### Exercise requirements
Of all the lines below, output only those starting at the one with "fill,2340,14200" and ending at the one with "[critical path: cells", both ends included, exactly as written.

Data extracted from a collection:
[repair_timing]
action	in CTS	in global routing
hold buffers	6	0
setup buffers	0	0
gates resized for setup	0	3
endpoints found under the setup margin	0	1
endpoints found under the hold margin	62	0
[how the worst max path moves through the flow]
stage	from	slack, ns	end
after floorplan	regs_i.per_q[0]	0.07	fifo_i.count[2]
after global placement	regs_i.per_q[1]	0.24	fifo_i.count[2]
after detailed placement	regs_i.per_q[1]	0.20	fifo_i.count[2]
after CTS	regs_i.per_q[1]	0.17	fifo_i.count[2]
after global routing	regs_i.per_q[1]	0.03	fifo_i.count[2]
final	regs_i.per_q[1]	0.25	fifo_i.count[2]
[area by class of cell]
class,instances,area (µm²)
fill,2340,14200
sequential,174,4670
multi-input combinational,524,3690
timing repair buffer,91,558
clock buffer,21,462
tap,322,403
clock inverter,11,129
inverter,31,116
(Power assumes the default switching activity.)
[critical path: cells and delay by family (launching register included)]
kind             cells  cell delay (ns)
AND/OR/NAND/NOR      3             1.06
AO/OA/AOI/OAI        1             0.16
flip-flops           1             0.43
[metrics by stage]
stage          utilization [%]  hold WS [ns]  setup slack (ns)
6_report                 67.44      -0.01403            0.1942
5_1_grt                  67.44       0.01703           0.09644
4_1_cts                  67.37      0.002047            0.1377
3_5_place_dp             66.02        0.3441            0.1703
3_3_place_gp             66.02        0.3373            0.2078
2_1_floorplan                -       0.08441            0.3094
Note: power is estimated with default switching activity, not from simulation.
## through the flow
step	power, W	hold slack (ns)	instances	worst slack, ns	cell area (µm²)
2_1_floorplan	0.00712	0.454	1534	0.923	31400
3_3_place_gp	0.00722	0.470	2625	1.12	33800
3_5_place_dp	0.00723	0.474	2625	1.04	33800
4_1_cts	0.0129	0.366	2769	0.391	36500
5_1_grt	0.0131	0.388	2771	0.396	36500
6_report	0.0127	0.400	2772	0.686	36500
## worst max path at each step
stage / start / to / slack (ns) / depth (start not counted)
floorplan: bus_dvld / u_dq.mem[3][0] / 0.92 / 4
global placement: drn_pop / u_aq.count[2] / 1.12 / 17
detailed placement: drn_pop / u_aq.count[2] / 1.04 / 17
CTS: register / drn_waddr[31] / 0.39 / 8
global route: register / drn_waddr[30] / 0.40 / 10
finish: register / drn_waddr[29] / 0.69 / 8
<file path="config.mk">
export PLATFORM = sky130hd
export DESIGN_NAME = dis_conv_seq
export DESIGN_NICKNAME = d
export VERILOG_FILES = /design/src/rtl/dis_pkg.sv /design/src/rtl/dis_cmd_decode.sv /design/src/rtl/dis_sat_counter.sv /design/src/rtl/dis_result_calc.sv /design/src/rtl/dis_conv_seq.sv
export SDC_FILE = /design/constraint.sdc
export NUM_CORES = 1
export LEC_CHECK = 0
export BUFFER_PORTS_ARGS = -buffer_cell sky130_fd_sc_hd__buf_2
export CAP_MARGIN = 20
export CORE_UTILIZATION = 60
export CTS_CLUSTER_DIAMETER = 30
export DETAILED_ROUTE_END_ITERATION = 6
export MAX_ROUTING_LAYER = met4
export PLACE_DENSITY_LB_ADDON = 0.2
export SYNTH_ARGS = -nofsm -noshare
export SYNTH_HDL_FRONTEND = slang
export SYNTH_HIERARCHICAL = 1
export SYNTH_SLANG_ARGS = --single-unit
</file>
<file path="constraint.sdc">
create_clock -name clk_i -period 10.07 [get_ports clk_i]
set_clock_uncertainty 0.05 [all_clocks]
set_input_delay 2.5175 -clock clk_i [delete_from_list [all_inputs] [get_ports clk_i]]
set_output_delay 2.5175 -clock clk_i [all_outputs]
set_load 0.02 [all_outputs]
</file>
<file path="src/rtl/dis_pkg.sv">
package dis_pkg;

    typedef enum logic [1:0] {
        MODE_CH1  = 2'b00,
        MODE_CH2  = 2'b01,
        MODE_DIFF = 2'b10,
        MODE_NONE = 2'b11
    } chan_mode_e;

    localparam logic [1:0] TIM_INT = 2'b00;
    localparam logic [1:0] TIM_EXT = 2'b01;

    typedef struct packed {
        logic       ok;
        logic       ext;
        chan_mode_e mode;
    } cmd_cfg_t;

endpackage

</file>
<file path="src/rtl/dis_cmd_decode.sv">
module dis_cmd_decode
    import dis_pkg::*;
(
    input  logic [3:0] code_i,
    output cmd_cfg_t   cfg_o
);

    always_comb begin
        cfg_o      = '{ok: 1'b0, ext: 1'b0, mode: MODE_NONE};
        cfg_o.ext  = (code_i[3:2] == TIM_EXT);
        cfg_o.mode = chan_mode_e'(code_i[1:0]);
        // only two timing codes and three channel codes are legal
        cfg_o.ok   = ((code_i[3:2] == TIM_INT) || (code_i[3:2] == TIM_EXT))
                     && (code_i[1:0] != MODE_NONE);
    end

endmodule

</file>
<file path="src/rtl/dis_sat_counter.sv">
module dis_sat_counter #(
    parameter int W = 16
) (
    input  logic         clk_i,
    input  logic         rst_ni,
    input  logic         clr_i,
    input  logic         inc_i,
    output logic [W-1:0] q_o,
    output logic [W-1:0] nxt_o
);

    localparam logic [W-1:0] CNT_MAX = '1;

    logic [W-1:0] cnt_d, cnt_q;

    always_comb begin
        nxt_o = cnt_q;
        if (inc_i && (cnt_q != CNT_MAX)) begin
            nxt_o = cnt_q + 1'b1;
        end
        cnt_d = clr_i ? '0 : nxt_o;
    end

    always_ff @(posedge clk_i) begin
        if (!rst_ni) begin
            cnt_q <= '0;
        end else begin
            cnt_q <= cnt_d;
        end
    end

    assign q_o = cnt_q;

    // a pinned counter stays pinned until cleared
    assert_sat_hold_R8: assert property (@(posedge clk_i) disable iff (!rst_ni)
        (cnt_q == CNT_MAX && !clr_i) |=> (cnt_q == CNT_MAX));

endmodule

</file>
<file path="src/rtl/dis_result_calc.sv">
module dis_result_calc
    import dis_pkg::*;
#(
    parameter int DW = 16
) (
    input  chan_mode_e    mode_i,
    input  logic [DW-1:0] cnt1_i,
    input  logic [DW-1:0] cnt2_i,
    output logic [DW-1:0] result_o
);

    localparam logic signed [DW:0] S_MAX = {2'b00, {(DW-1){1'b1}}};
    localparam logic signed [DW:0] S_MIN = {2'b11, {(DW-1){1'b0}}};

    logic signed [DW:0] diff;

    always_comb begin
        diff = $signed({1'b0, cnt1_i}) - $signed({1'b0, cnt2_i});
        unique case (mode_i)
            MODE_CH1: result_o = cnt1_i;
            MODE_CH2: result_o = cnt2_i;
            MODE_DIFF: begin
                // clamp the signed difference to the output range
                if (diff > S_MAX) begin
                    result_o = {1'b0, {(DW-1){1'b1}}};
                end else if (diff < S_MIN) begin
                    result_o = {1'b1, {(DW-1){1'b0}}};
                end else begin
                    result_o = diff[DW-1:0];
                end
            end
            default: result_o = '0;
        endcase
    end

endmodule

</file>
<file path="src/rtl/dis_conv_seq.sv">
module dis_conv_seq
    import dis_pkg::*;
#(
    parameter int DW    = 16,
    parameter int T_INT = 100
) (
    input  logic          clk_i,
    input  logic          rst_ni,
    input  logic [7:0]    cmd_i,
    input  logic          cmd_we_i,
    input  logic          rpt_i,
    input  logic          pulse_a_i,
    input  logic          pulse_b_i,
    output logic [DW-1:0] result_o,
    output logic [DW-1:0] period_o,
    output logic          valid_o
);

    localparam int NCH = 2;
    localparam int TW  = $clog2(T_INT + 1);
    localparam logic [TW-1:0] STAGE_LEN  = TW'(T_INT);
    localparam logic [DW-1:0] INT_PER_1  = DW'(T_INT);
    localparam logic [DW-1:0] INT_PER_2  = DW'(2 * T_INT);

    typedef struct packed {
        logic [7:0]    cmd;
        logic          run;
        logic          ext;
        chan_mode_e    mode;
        logic          stage2;
        logic [DW-1:0] result;
        logic [DW-1:0] period;
        logic          valid;
    } seq_state_t;

    seq_state_t st_d, st_q;

    logic          go, publish, start, adv, stage_done, first_diff;
    logic [7:0]    new_cmd;
    cmd_cfg_t      new_cfg, start_cfg, run_cfg;
    logic [NCH-1:0] pulse_in, cnt_en;
    logic [DW-1:0] cnt_q   [NCH];
    logic [DW-1:0] cnt_nxt [NCH];
    logic [DW-1:0] per_q, per_nxt, calc_res;
    logic [TW-1:0] tmr_q, tmr_nxt;
    logic          clr_cnt, clr_tmr;

    assign pulse_in = {pulse_b_i, pulse_a_i};
    assign go       = cmd_we_i | rpt_i;
    assign new_cmd  = cmd_we_i ? cmd_i : st_q.cmd;

    dis_cmd_decode u_decode (
        .code_i (new_cmd[3:0]),
        .cfg_o  (new_cfg)
    );

    // Channel enables: index 0 is channel 1, index 1 is channel 2
    always_comb begin
        cnt_en[0] = st_q.run && ((st_q.mode == MODE_CH1) ||
                                 (st_q.mode == MODE_DIFF && st_q.stage2));
        cnt_en[1] = st_q.run && ((st_q.mode == MODE_CH2) ||
                                 (st_q.mode == MODE_DIFF && !st_q.stage2));
    end

    for (genvar ch = 0; ch < NCH; ch++) begin : g_chan
        dis_sat_counter #(.W(DW)) u_cnt (
            .clk_i  (clk_i),
            .rst_ni (rst_ni),
            .clr_i  (clr_cnt),
            .inc_i  (cnt_en[ch] & pulse_in[ch]),
            .q_o    (cnt_q[ch]),
            .nxt_o  (cnt_nxt[ch])
        );
    end

    dis_sat_counter #(.W(DW)) u_period (
        .clk_i  (clk_i),
        .rst_ni (rst_ni),
        .clr_i  (clr_cnt),
        .inc_i  (st_q.run),
        .q_o    (per_q),
        .nxt_o  (per_nxt)
    );

    dis_sat_counter #(.W(TW)) u_stage_tmr (
        .clk_i  (clk_i),
        .rst_ni (rst_ni),
        .clr_i  (clr_tmr),
        .inc_i  (st_q.run & ~st_q.ext),
        .q_o    (tmr_q),
        .nxt_o  (tmr_nxt)
    );

    dis_result_calc #(.DW(DW)) u_calc (
        .mode_i   (st_q.mode),
        .cnt1_i   (cnt_nxt[0]),
        .cnt2_i   (cnt_nxt[1]),
        .result_o (calc_res)
    );

    always_comb begin
        st_d       = st_q;
        st_d.valid = 1'b0;
        publish    = 1'b0;
        start      = 1'b0;
        adv        = 1'b0;
        run_cfg    = '{ok: 1'b1, ext: st_q.ext, mode: st_q.mode};
        start_cfg  = new_cfg;
        first_diff = (st_q.mode == MODE_DIFF) && !st_q.stage2;
        stage_done = st_q.run && !st_q.ext && (tmr_nxt == STAGE_LEN);

        if (go) begin
            st_d.cmd = new_cmd;
            if (st_q.run && st_q.ext && first_diff) begin
                adv = 1'b1;
            end else begin
                start   = 1'b1;
                publish = st_q.run && st_q.ext;
            end
        end else if (stage_done) begin
            if (first_diff) begin
                adv = 1'b1;
            end else begin
                publish   = 1'b1;
                start     = 1'b1;
                start_cfg = run_cfg;
            end
        end

        if (adv) begin
            st_d.stage2 = 1'b1;
        end
        if (start) begin
            st_d.run    = start_cfg.ok;
            st_d.ext    = start_cfg.ext;
            st_d.mode   = start_cfg.ok ? start_cfg.mode : MODE_NONE;
            st_d.stage2 = 1'b0;
        end
        if (publish) begin
            st_d.result = calc_res;
            st_d.period = per_nxt;
            st_d.valid  = 1'b1;
        end

        clr_cnt = start || !st_q.run;
        clr_tmr = clr_cnt || adv;
    end

    always_ff @(posedge clk_i) begin
        if (!rst_ni) begin
            st_q <= '{cmd: 8'hFF, run: 1'b0, ext: 1'b0, mode: MODE_NONE,
                      stage2: 1'b0, result: '0, period: '0, valid: 1'b0};
        end else begin
            st_q <= st_d;
        end
    end

    assign result_o = st_q.result;
    assign period_o = st_q.period;
    assign valid_o  = st_q.valid;

    assert_cmd_persist_R10: assert property (@(posedge clk_i) disable iff (!rst_ni)
        !cmd_we_i |=> $stable(st_q.cmd));

    assert_hold_results_R11: assert property (@(posedge clk_i) disable iff (!rst_ni)
        !valid_o |-> ($stable(result_o) && $stable(period_o)));

    assert_idle_quiet_R1: assert property (@(posedge clk_i) disable iff (!rst_ni)
        (!st_q.run && !go) |=> !valid_o);

    assert_int_period_R5: assert property (@(posedge clk_i) disable iff (!rst_ni)
        (publish && !st_q.ext) |->
            (per_nxt == ((st_q.mode == MODE_DIFF) ? INT_PER_2 : INT_PER_1)));

    assert_stage_diff_R4: assert property (@(posedge clk_i) disable iff (!rst_ni)
        st_q.stage2 |-> (st_q.run && st_q.mode == MODE_DIFF));

    assert_timer_bound_R5: assert property (@(posedge clk_i) disable iff (!rst_ni)
        (st_q.run && !st_q.ext) |-> (tmr_q < STAGE_LEN));

    // The held counts never move while the block is idle
    assert_idle_clear_R1: assert property (@(posedge clk_i) disable iff (!rst_ni)
        (!st_q.run && !go) |=> (cnt_q[0] == '0 && cnt_q[1] == '0));

endmodule

</file>
# == Word-level counts from Yosys, hierarchy flattened ==
# Index checks and enable logic that the tools add are counted.
# op_classes
eq_ne,11
n_addsub,5
bitwise,6
n_mux,23
magnitude_cmp,2
n_reduce_logical,28
# op_table
cell,count
16-bit 2-to-1 mux,5
16-bit by 1-bit adder with 16-bit output (second input constant),3
16-bit inequality test (second input constant),3
16-bit one-hot mux with 3 select lines,1
17-bit by 16-bit > comparator with 1-bit output (second input constant),1
17-bit by 16-bit less-than comparator with 1-bit output (second input constant),1
16-bit by 16-bit subtractor with 17-bit output,1
4-bit 2-to-1 mux,4
1-bit logical AND,13
1-bit 2-to-1 mux,11
7-bit by 1-bit adder with 7-bit output (second input constant),1
7-bit == test (second input constant),1
7-bit 2-to-1 mux,1
7-bit inequality test (second input constant),1
2-bit OR reduction,3
1-bit logical OR,5
2-bit by 1-bit == test with 1-bit output (second input constant),2
2-bit logical NOT,2
4-bit inequality test (second input constant),1
2-bit AND reduction,2
1-bit bitwise AND,3
1-bit logical NOT,3
3-bit by 2-bit inequality test with 1-bit output (second input constant),1
2-bit == test (second input constant),1
other kinds (4),5
# word_totals
register_bits,97
output_inout_bits,33
elab_cells,87

# == Depth between registers and ports, before layout ==
# logic_depth
depth_word,12
ltp_mapped,20
mapped_depth_nobuf,18

# == Cells and area by module ==
# Netlist, hierarchy kept.
# modules_own_cells
mod,seq_area_each_um2,area_per_inst_um2,cells_per_inst,instances
dis_sat_counter at g_chan[0].u_cnt ...,320.3,868.3,104,3
dis_conv_seq,840.8,2127.0,234,1
dis_result_calc,0.0,1425.1,211,1
dis_sat_counter at u_stage_tmr,140.1,439.2,45,1
dis_cmd_decode,0.0,30.0,4,1

# == Worst setup path after synthesis ==
# Ideal clock, no wire load.
# synth_timing
path_type,input to register
startpoint,input pulse_a_i
endpoint,"register st_q, in the netlist result_o[1]"
setup_time_ns,0.118
n_path_buf,1
arrival_time_ns,5.999
stages,17
path_slack_ns,3.903
path_cell_list,nand2_1 > nor3_1 > and4_1 > nand4_1 > or4_1 > nand2_1 > ha_1 > buf_2 > a21oi_1 > o21ai_1 > or3_1 > o211ai_4 > o211ai_4 > or2_4 > a221o_1 > nand2_1 > mux2i_1
# synth_rtl
item,line_no,rtl
from (decl),dis_conv_seq.sv:12,"input logic pulse_a_i,"
to (signal assigned),dis_conv_seq.sv:151,"st_q <= '{cmd: 8'hFF, run: 1'b0, ext: 1'b0, mode: MODE_NONE,"
to (signal assigned),dis_conv_seq.sv:154,st_q <= st_d;
to (decl),dis_conv_seq.sv:36,"seq_state_t st_d, st_q;"

==> results.ini <==
[timing]
max_freq_mhz = 147
setup_viol = 0
hold_violations = 0
drv_slew = 0
period_share = 0.675
worstMarginPinSlew_ns = 1.09
tns_ns = 0
rsz0062_at_grt = no
period_minus_slack_ns = 6.79
slew_headroom = 0.270

[clock_network]
cts_num_sinks = 97
clockRootBuffer = clkbuf_8
clkSlewWorstSetupHoldPaths_ns = 0.10
clk_latency_ns = 0.39
cts_hold_buffers = 0
htree_levels = 3
cts_resized = 0
cts_setup_buffers = 0
cts_max_path_buffers = 2
cts_made_buffers = 9
cts_tree = built

[floorplanning]
design.die.area_um2 = 11500
fp-row-count = 38
die_w_um = 107
start_util = 0.614
die_h_um = 107
fp.coreArea_um2 = 10800
pin_count = 47

[detailed_routing]
routedWlPerCell_um = 15.8
via_per_inst = 6.09
wl_mm = 14.9
drt-pass1-iter-count = 6
drc_errors = 0
dr.first_iter.drc_count = 459
antenna_left = 0
num_vias = 5747

[worst_setup_path]
rr_endpoint = result_o[5]
cp_cell_sequence = buf_2 > nand2_1 > nor3_1 > and4_1 > nand4_1 > or4_1 > nand2_1 > ha_1 > nand2_1 > o21ai_1 > a31oi_1 > nand2_1 > nor3_1 > a211o_1 > o22ai_1 > nand2_1 > mux2i_1
end_kind = register
cp_max_fo = 10
reg2reg_depth = 18
rrSetupSlack_ns = 4.40
crit_path_start_kind = input port
path_class = in -> reg
slowest_stage = nor3_1
cp.required_ns = 10.29
startpoint = pulse_a_i
cpMostUsedCell = nand2_1
arrival_ns = 7.01
max_stage_delay_ns = 0.65
r2r_start = run_cfg[1]

[placed_design]
gp_congestion = 0.933
port_buffers = 42
dp_cells = 928
place_hpwl_mm = 10.9

[grt]
overflow = 0
grt_pass1_wl_mm = 24.5
grt_antenna_before_repair = 0
track_usage = 0.275
grt_pass1_vias = 5226
grt_max_degree = 75

[synthesis]
syn_area_um2 = 6630
ys_types = 78
synth_commonest_cells = nand2_1, dfxtp_1, nor2_1
yosys.area.top_type = dfxtp_1
yosysWarnings = 6
synth_area_leaders = dfxtp_1, mux2i_1, nand2_1
synth-async-reset-ratio = 0
avgSynthCellArea_um2 = 8.22
syn-num-nets = 842
ys.flop_type = dfxtp_1
yosysMostFrequentCell = nand2_1
synth-seq-cells = 97
synth_top_cell_area_share = 0.293
synth_edf_count = 0
synth_cells = 806
yosysSeqAreaShare = 0.293

[power_and_ir_drop]
max-vdd-ir-drop_mv = 0.0629
p_leak_nw = 2.57
power_density_nw_per_um2 = 98.7

[hold_path]
hold_path_class = reg -> reg
min_path_cells = 2
min_to = result_o[6]
worst_hold_startpoint = result_o[6]

[cells_and_area]
n_antenna_cell = 0
nNetsFinal = 835
drive_above_1_share = 0.146
n_fill_cell = 944
fin_util = 0.630
area_delta_synth_final_pct = 2.62
stdcell_count = 944

[outcome]
status = finished clean

[run]
max-cap-violations = 0

[cell type report]
cell class / count / area [um2] / share of cell area
multi-input combinational: 607 / 4110 / 0.604
sequential: 97 / 1940 / 0.286
timing repair buffer: 44 / 225 / 0.0331
tap: 140 / 175 / 0.0258
clock buffer: 12 / 165 / 0.0243
inverter: 40 / 150 / 0.0221
clock inverter: 4 / 33.8 / 0.00497
[report_power, final]
| group | internal (mW) | leakage (nW) | switching [mW] |
|---|---|---|---|
| clock network | 0.112 | 0.0992 | 0.143 |
| logic | 0.0111 | 1.69 | 0.0154 |
| registers | 0.385 | 0.782 | 0.00442 |
| total | 0.508 | 2.57 | 0.163 |
[metrics by stage]
stage | setup slack (ns) | hold slack (ns) | area, um2 | total power, mW
2_1_floorplan | 3.90 | 0.385 | 6630 | 0.420
3_3_place_gp | 3.00 | 0.389 | 6600 | 0.424
3_5_place_dp | 2.94 | 0.396 | 6600 | 0.425
4_1_cts | 3.29 | 0.412 | 6800 | 0.678
5_1_grt | 2.84 | 0.431 | 6800 | 0.697
6_report | 3.28 | 0.410 | 6800 | 0.671
[flip-flops by register name (all words and copies together) (netlist names)]
register / cells
valid_o: 1
u_period/q_o: 16
result_o: 16
st_q: 6
period_o: 16
g_chan.u_cnt/q_o: 32
run_cfg: 3
u_stage_tmr/q_o: 7
[worst max path at each step]
| stage | endpoint |
|---|---|
| floorplan | result_o[1] |
| global placement | result_o[7] |
| detailed placement | result_o[5] |
| CTS | result_o[5] |
| global route | result_o[5] |
| finish | result_o[5] |
[layout by cell type, fill, tap and decap left out, types with 19 or more instances in the layout]
| cell | instances |
|---|---|
| and2_1 | 25 |
| ha_1 | 21 |
| dfxtp_1 | 97 |
| nor2_1 | 49 |
| nand2_1 | 111 |
| buf_2 | 42 |
| inv_1 | 40 |
| o21ai_0 | 19 |
| a21oi_1 | 47 |
| mux2i_1 | 45 |
[routing by layer]
metal / share of wire / up-vias / global-route usage
met3: 0.054 / 32 / 0.0553
met4: 0.021 / 0 / 0.110
met2: 0.45 / 156 / 0.433
met5: 0 / - / -
met1: 0.47 / 2699 / 0.347
li1: - / 2860 / -
[kinds of logic after synthesis]
| logic type | synth area share |
|---|---|
| AND/OR/NAND/NOR | 0.274 |
| AO/OA/AOI/OAI | 0.185 |
| buffers and inverters | 0.0869 |
| flip-flops | 0.293 |
| multiplexers | 0.0889 |
| adder cells (fa/ha/maj) | 0.0457 |
| XOR/XNOR | 0.0264 |
[worst max-delay path, delay by kind of cell]
kind                       cells  cell delay, ns
AOI/OAI and AO/OA              4            1.03
adders and majority gates      1            0.33
buffers and inverters          1            0.08
muxes                          1            0.08
and+or+nand+nor               10            2.96
Note: power is estimated with default switching activity, not from simulation.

### Response for this exercise
fill,2340,14200
sequential,174,4670
multi-input combinational,524,3690
timing repair buffer,91,558
clock buffer,21,462
tap,322,403
clock inverter,11,129
inverter,31,116
(Power assumes the default switching activity.)
[critical path: cells and delay by family (launching register included)]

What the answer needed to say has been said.